# ENTRIES SUPPLIED
### src/rtl/cache_defs.sv
// Shared definitions for the data cache: address field widths, line geometry,
// FSM state encoding and a word-select helper for 64-bit lines.
package cache_defs;
  localparam int ADDR_W         = 16;
  localparam int DATA_W         = 16;
  localparam int OFFSET_BITS    = 2;
  localparam int WORDS_PER_LINE = 4;
  localparam int LINE_WIDTH     = 64;

  typedef enum logic [1:0] {
    IDLE    = 2'd0,
    RD_MISS = 2'd1,
    WR_THRU = 2'd2
  } state_e;

  // Word <off> of a line; word0 lives in bits [15:0].
  function automatic logic [DATA_W-1:0] line_word(input logic [LINE_WIDTH-1:0] line,
                                                  input logic [OFFSET_BITS-1:0] off);
    return line[off*DATA_W +: DATA_W];
  endfunction
endpackage

### src/rtl/data_cache_line_array.sv
// Valid/tag/data storage for the direct-mapped cache.
//   rd_index            -> rd_valid, rd_tag, rd_line  (combinational read port)
//   line_we/line_*      whole-line fill, sets valid
//   word_we/word_*      single-word update at wr_index (valid untouched)
// Only the valid bits are reset (asynchronously); tag and data are not.
module data_cache_line_array
  import cache_defs::*;
#(
  parameter int INDEX_BITS = 2
) (
  input  logic                                     Clk,
  input  logic                                     Reset_N,
  input  logic [INDEX_BITS-1:0]                    rd_index,
  output logic                                     rd_valid,
  output logic [ADDR_W-INDEX_BITS-OFFSET_BITS-1:0] rd_tag,
  output logic [LINE_WIDTH-1:0]                    rd_line,
  input  logic [INDEX_BITS-1:0]                    wr_index,
  input  logic                                     line_we,
  input  logic [ADDR_W-INDEX_BITS-OFFSET_BITS-1:0] line_tag,
  input  logic [LINE_WIDTH-1:0]                    line_data,
  input  logic                                     word_we,
  input  logic [OFFSET_BITS-1:0]                   word_offset,
  input  logic [DATA_W-1:0]                        word_data
);
  localparam int NUM_LINES = 1 << INDEX_BITS;
  localparam int TAG_BITS  = ADDR_W - INDEX_BITS - OFFSET_BITS;

  logic [NUM_LINES-1:0]                                  valid_q, valid_d;
  logic [NUM_LINES-1:0][TAG_BITS-1:0]                    tag_q, tag_d;
  logic [NUM_LINES-1:0][WORDS_PER_LINE-1:0][DATA_W-1:0]  data_q, data_d;

  assign rd_valid = valid_q[rd_index];
  assign rd_tag   = tag_q[rd_index];
  assign rd_line  = data_q[rd_index];

  always_comb begin
    valid_d = valid_q;
    tag_d   = tag_q;
    data_d  = data_q;
    if (line_we) begin
      valid_d[wr_index] = 1'b1;
      tag_d[wr_index]   = line_tag;
      data_d[wr_index]  = line_data;
    end
    if (word_we) begin
      data_d[wr_index][word_offset] = word_data;
    end
  end

  // Reset_N is active-high despite its name.
  always_ff @(posedge Clk or posedge Reset_N) begin
    if (Reset_N) valid_q <= '0;
    else         valid_q <= valid_d;
  end

  always_ff @(posedge Clk) begin
    tag_q  <= tag_d;
    data_q <= data_d;
  end
endmodule

### src/rtl/data_cache.sv
// Direct-mapped, write-through, no-write-allocate data cache.
//   d_*          MEM-stage data port; d_stall freezes the pipeline
//   m_*          main-memory port; m_ready is a one-cycle completion pulse
//   access_count completed accesses, hit_count read hits (both wrap)
// Read hits return data combinationally in IDLE. Read misses fetch a full
// 4-word line; writes always go to memory and update the cache on a hit only.
module data_cache
  import cache_defs::*;
#(
  parameter int INDEX_BITS = 2
) (
  input  logic                  Clk,
  input  logic                  Reset_N,
  input  logic                  d_readM,
  input  logic                  d_writeM,
  input  logic [ADDR_W-1:0]     d_address,
  input  logic [DATA_W-1:0]     d_wdata,
  output logic [DATA_W-1:0]     d_rdata,
  output logic                  d_stall,
  output logic                  m_readM,
  output logic                  m_writeM,
  output logic [ADDR_W-1:0]     m_address,
  output logic [DATA_W-1:0]     m_wdata,
  input  logic [LINE_WIDTH-1:0] m_rdata,
  input  logic                  m_ready,
  output logic [15:0]           access_count,
  output logic [15:0]           hit_count
);
  localparam int TAG_BITS = ADDR_W - INDEX_BITS - OFFSET_BITS;

  state_e              state_q, state_d;
  logic [ADDR_W-1:0]   req_addr_q, req_addr_d;
  logic [ADDR_W-1:0]   m_address_q, m_address_d;
  logic [DATA_W-1:0]   m_wdata_q, m_wdata_d;
  logic [15:0]         access_count_q, access_count_d;
  logic [15:0]         hit_count_q, hit_count_d;

  logic [ADDR_W-1:0]     lookup_addr;
  logic                  rd_valid;
  logic [TAG_BITS-1:0]   rd_tag;
  logic [LINE_WIDTH-1:0] rd_line;
  logic                  hit;
  logic                  line_we, word_we;

  // In IDLE the lookup follows the live request; once a transaction is in
  // flight it uses the captured address, so a dropped request cannot corrupt
  // the fill or the write-hit update.
  assign lookup_addr = (state_q == IDLE) ? d_address : req_addr_q;
  assign hit = rd_valid && (rd_tag == lookup_addr[ADDR_W-1:INDEX_BITS+OFFSET_BITS]);

  data_cache_line_array #(.INDEX_BITS(INDEX_BITS)) u_lines (
    .Clk        (Clk),
    .Reset_N    (Reset_N),
    .rd_index   (lookup_addr[OFFSET_BITS +: INDEX_BITS]),
    .rd_valid   (rd_valid),
    .rd_tag     (rd_tag),
    .rd_line    (rd_line),
    .wr_index   (req_addr_q[OFFSET_BITS +: INDEX_BITS]),
    .line_we    (line_we),
    .line_tag   (req_addr_q[ADDR_W-1:INDEX_BITS+OFFSET_BITS]),
    .line_data  (m_rdata),
    .word_we    (word_we),
    .word_offset(req_addr_q[OFFSET_BITS-1:0]),
    .word_data  (m_wdata_q)
  );

  always_comb begin
    state_d     = state_q;
    req_addr_d  = req_addr_q;
    m_address_d = m_address_q;
    m_wdata_d   = m_wdata_q;
    d_stall     = 1'b0;
    d_rdata     = '0;
    line_we     = 1'b0;
    word_we     = 1'b0;
    unique case (state_q)
      IDLE: begin
        // Write wins if both strobes are (illegally) raised together.
        if (d_writeM) begin
          d_stall     = 1'b1;
          state_d     = WR_THRU;
          req_addr_d  = d_address;
          m_address_d = d_address;
          m_wdata_d   = d_wdata;
        end else if (d_readM) begin
          if (hit) begin
            d_rdata = line_word(rd_line, d_address[OFFSET_BITS-1:0]);
          end else begin
            d_stall     = 1'b1;
            state_d     = RD_MISS;
            req_addr_d  = d_address;
            m_address_d = {d_address[ADDR_W-1:OFFSET_BITS], {OFFSET_BITS{1'b0}}};
          end
        end
      end
      RD_MISS: begin
        d_stall = !m_ready;
        if (m_ready) begin
          // Forward the requested word straight from the returning line.
          d_rdata = line_word(m_rdata, req_addr_q[OFFSET_BITS-1:0]);
          line_we = 1'b1;
          state_d = IDLE;
        end
      end
      WR_THRU: begin
        d_stall = !m_ready;
        if (m_ready) begin
          word_we = hit;  // no allocate on a write miss
          state_d = IDLE;
        end
      end
      default: state_d = IDLE;
    endcase

    access_count_d = access_count_q;
    if ((d_readM || d_writeM) && !d_stall) access_count_d = access_count_q + 16'd1;
    hit_count_d = hit_count_q;
    if (state_q == IDLE && d_readM && !d_writeM && hit) hit_count_d = hit_count_q + 16'd1;
  end

  // Strobes decode from state so an asynchronous reset drops them at once.
  assign m_readM      = (state_q == RD_MISS);
  assign m_writeM     = (state_q == WR_THRU);
  assign m_address    = m_address_q;
  assign m_wdata      = m_wdata_q;
  assign access_count = access_count_q;
  assign hit_count    = hit_count_q;

  always_ff @(posedge Clk or posedge Reset_N) begin
    if (Reset_N) begin
      state_q        <= IDLE;
      req_addr_q     <= '0;
      m_address_q    <= '0;
      m_wdata_q      <= '0;
      access_count_q <= '0;
      hit_count_q    <= '0;
    end else begin
      state_q        <= state_d;
      req_addr_q     <= req_addr_d;
      m_address_q    <= m_address_d;
      m_wdata_q      <= m_wdata_d;
      access_count_q <= access_count_d;
      hit_count_q    <= hit_count_d;
    end
  end
endmodule

### config.mk
export PLATFORM = sky130hd
export DESIGN_NAME = data_cache
export DESIGN_NICKNAME = d
export VERILOG_FILES = /design/src/rtl/cache_defs.sv /design/src/rtl/data_cache_line_array.sv /design/src/rtl/data_cache.sv
export SDC_FILE = /design/constraint.sdc
export NUM_CORES = 1
export LEC_CHECK = 0
export ABC_AREA = 1
export BUFFER_PORTS_ARGS = -buffer_cell sky130_fd_sc_hd__buf_2
export CAP_MARGIN = 30
export CORE_UTILIZATION = 25
export DETAILED_ROUTE_END_ITERATION = 12
export PLACE_DENSITY = 0.51
export SYNTH_ARGS = -nofsm -noshare
export SYNTH_HDL_FRONTEND = slang
export SYNTH_HIERARCHICAL = 1
export SYNTH_SLANG_ARGS = --single-unit
export TNS_END_PERCENT = 20
### constraint.sdc
create_clock -name Clk -period 3.79 [get_ports Clk]
set_clock_uncertainty 0.1 [all_clocks]
set_input_delay 0.1895 -clock Clk [delete_from_list [all_inputs] [get_ports Clk]]
set_output_delay 0.1895 -clock Clk [all_outputs]
set_load 0.01 [all_outputs]
==> results of run 1 <==
-- path summary, 6_finish.rpt --
check	startpoint	endpoint	slack (ps)	cells past startpoint
min in group asynchronous	Reset_N	req_addr_q[14]	160	4
max in group asynchronous	Reset_N	m_wdata[14]	2820	4
min reg2reg	u_lines/valid_q[1]	u_lines/valid_q[1]	360	1
max reg2reg	state_q[1]	u_lines/data_q[147]	320	21
min	d_readM	access_count[4]	40	5
max	state_q[1]	d_rdata[4]	40	18
-- worst max-delay path, stage by stage (launching register included) --
cell,delay [ps]
dfrtp_1,410
inv_2,90
ha_4,210
nand2_4,60
o21ai_4,70
buf_12,160
buf_8,130
o21ai_1,70
o22ai_1,290
inv_1,90
nand2_2,90
nand2_2,50
nor2_1,90
nand2_1,90
nor2_4,140
nand3_4,180
clkinv_8,150
a32o_1,310
buf_2,180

# WHAT TO WORK ON
Write out the listing exactly from its first line to the line containing "localparam int DATA_W". Both of those lines belong in the answer.

# SOLUTION FOR THIS EXERCISE
### src/rtl/cache_defs.sv
// Shared definitions for the data cache: address field widths, line geometry,
// FSM state encoding and a word-select helper for 64-bit lines.
package cache_defs;
  localparam int ADDR_W         = 16;
  localparam int DATA_W         = 16;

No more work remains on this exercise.